SUPPLIED DATA =
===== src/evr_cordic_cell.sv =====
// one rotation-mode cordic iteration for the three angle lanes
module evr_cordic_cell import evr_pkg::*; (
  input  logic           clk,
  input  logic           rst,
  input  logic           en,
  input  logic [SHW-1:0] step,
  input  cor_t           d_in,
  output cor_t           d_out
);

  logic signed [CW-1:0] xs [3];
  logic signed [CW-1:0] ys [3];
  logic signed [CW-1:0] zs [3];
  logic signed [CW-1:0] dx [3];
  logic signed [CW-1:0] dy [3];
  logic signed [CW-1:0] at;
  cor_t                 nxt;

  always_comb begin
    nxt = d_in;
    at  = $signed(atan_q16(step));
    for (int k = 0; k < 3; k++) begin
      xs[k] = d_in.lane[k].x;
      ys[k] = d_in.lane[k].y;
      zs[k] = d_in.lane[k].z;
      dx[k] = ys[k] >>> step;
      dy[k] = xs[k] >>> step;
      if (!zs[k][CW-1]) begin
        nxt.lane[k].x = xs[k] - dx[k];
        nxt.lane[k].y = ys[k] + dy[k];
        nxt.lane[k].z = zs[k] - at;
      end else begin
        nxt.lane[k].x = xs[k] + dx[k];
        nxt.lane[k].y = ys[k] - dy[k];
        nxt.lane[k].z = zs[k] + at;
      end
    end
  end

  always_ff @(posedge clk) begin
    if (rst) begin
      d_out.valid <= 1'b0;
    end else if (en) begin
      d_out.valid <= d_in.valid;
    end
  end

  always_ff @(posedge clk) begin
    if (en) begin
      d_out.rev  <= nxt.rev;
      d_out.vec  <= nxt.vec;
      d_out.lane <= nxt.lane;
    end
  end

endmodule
---
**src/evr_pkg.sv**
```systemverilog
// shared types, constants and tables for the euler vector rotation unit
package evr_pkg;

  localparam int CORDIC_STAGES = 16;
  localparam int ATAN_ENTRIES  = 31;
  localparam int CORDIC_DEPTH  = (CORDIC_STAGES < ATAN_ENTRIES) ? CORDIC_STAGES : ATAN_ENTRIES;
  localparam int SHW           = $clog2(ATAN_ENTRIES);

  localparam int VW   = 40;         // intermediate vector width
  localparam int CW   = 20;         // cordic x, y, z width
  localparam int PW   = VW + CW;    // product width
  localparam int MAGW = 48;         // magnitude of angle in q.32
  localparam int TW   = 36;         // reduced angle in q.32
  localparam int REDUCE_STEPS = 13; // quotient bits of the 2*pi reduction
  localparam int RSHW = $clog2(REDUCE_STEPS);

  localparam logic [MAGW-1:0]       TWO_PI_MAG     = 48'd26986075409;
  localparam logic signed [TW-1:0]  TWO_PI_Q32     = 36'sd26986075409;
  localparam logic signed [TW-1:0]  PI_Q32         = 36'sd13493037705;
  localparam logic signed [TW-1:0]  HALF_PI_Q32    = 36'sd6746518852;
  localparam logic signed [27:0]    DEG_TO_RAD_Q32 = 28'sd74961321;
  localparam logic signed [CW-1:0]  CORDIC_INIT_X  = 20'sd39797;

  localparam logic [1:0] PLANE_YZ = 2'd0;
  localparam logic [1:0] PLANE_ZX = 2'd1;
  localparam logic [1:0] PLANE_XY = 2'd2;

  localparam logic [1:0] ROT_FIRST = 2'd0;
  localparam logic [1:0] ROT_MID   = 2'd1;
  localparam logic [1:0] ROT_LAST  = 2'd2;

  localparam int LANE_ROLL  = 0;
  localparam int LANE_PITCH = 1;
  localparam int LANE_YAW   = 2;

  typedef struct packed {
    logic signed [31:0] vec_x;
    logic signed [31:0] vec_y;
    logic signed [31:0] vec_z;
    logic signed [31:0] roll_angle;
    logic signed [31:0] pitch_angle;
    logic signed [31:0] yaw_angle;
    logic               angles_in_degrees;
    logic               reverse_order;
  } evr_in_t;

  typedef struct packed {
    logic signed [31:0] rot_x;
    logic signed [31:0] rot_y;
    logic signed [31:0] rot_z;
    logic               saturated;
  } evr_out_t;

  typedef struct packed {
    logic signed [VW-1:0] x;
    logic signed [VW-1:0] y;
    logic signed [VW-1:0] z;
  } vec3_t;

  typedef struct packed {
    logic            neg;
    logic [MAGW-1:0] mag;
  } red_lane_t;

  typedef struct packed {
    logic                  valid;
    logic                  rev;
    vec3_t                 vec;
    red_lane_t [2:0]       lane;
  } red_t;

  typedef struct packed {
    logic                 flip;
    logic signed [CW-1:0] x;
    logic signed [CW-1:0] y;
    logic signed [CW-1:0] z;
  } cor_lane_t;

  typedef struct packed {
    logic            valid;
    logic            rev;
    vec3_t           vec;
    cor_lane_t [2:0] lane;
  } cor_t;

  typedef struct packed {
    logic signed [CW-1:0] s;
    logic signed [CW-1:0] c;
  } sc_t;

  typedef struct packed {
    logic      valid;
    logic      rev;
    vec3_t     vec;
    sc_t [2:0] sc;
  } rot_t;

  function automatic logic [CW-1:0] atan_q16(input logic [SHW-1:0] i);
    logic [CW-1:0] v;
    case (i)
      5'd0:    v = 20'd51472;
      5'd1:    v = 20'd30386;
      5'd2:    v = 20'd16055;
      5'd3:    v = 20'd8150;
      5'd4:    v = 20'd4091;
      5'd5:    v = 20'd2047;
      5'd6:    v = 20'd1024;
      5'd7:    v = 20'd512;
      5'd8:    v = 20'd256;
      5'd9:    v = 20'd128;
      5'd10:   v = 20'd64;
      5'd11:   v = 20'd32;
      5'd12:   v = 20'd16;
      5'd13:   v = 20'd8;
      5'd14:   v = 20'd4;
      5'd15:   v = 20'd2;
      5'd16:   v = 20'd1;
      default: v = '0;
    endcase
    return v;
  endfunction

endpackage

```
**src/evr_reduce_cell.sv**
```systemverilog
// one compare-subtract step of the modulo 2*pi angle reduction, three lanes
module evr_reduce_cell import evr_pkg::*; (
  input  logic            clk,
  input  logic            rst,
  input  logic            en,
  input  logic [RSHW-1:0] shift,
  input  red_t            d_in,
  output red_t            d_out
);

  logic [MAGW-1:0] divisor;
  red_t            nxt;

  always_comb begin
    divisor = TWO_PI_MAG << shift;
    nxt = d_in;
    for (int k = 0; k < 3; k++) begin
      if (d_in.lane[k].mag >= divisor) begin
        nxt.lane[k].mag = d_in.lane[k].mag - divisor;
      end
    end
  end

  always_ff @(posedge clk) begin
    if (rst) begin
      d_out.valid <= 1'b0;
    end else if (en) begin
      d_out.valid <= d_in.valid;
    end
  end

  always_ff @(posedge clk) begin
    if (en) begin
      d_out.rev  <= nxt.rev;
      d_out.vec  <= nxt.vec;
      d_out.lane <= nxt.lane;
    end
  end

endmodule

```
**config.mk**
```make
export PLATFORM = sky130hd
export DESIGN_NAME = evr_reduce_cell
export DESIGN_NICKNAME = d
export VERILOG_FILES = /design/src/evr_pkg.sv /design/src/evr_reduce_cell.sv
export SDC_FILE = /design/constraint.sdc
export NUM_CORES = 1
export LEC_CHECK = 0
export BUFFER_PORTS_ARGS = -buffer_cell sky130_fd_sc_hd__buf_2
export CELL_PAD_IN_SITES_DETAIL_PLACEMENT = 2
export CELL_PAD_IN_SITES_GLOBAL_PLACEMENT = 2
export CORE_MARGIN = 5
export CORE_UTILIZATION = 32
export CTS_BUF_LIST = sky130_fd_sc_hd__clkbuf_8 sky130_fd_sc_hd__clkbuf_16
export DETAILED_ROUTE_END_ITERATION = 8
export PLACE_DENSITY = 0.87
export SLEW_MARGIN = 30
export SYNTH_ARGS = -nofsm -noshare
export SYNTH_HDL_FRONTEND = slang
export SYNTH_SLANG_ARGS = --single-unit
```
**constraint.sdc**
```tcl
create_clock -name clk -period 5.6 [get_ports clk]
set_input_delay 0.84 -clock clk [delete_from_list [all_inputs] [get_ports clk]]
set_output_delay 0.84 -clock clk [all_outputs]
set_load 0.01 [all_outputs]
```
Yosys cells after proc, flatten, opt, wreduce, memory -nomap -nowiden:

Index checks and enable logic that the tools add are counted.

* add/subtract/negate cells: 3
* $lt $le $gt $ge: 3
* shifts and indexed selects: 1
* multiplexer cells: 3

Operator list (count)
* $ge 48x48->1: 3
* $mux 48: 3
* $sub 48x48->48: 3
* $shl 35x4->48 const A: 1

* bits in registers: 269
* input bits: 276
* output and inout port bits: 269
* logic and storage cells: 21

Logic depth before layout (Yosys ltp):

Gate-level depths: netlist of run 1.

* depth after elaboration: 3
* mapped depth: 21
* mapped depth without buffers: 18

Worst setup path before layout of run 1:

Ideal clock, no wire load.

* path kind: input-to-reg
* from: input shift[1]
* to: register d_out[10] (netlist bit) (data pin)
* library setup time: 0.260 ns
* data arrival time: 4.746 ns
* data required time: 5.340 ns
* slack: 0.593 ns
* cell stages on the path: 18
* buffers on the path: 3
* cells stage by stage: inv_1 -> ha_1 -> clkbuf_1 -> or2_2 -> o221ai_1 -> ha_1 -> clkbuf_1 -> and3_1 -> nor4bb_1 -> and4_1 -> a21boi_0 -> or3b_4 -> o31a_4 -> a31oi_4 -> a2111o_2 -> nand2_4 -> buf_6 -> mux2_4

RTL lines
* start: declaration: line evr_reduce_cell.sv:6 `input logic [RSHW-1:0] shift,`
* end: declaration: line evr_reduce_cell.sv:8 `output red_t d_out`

TASK DESCRIPTION = Could you show every line of the listing that holds the string "divisor"?

RESPONSE BELOW =
  logic [MAGW-1:0] divisor;
    divisor = TWO_PI_MAG << shift;
      if (d_in.lane[k].mag >= divisor) begin
        nxt.lane[k].mag = d_in.lane[k].mag - divisor;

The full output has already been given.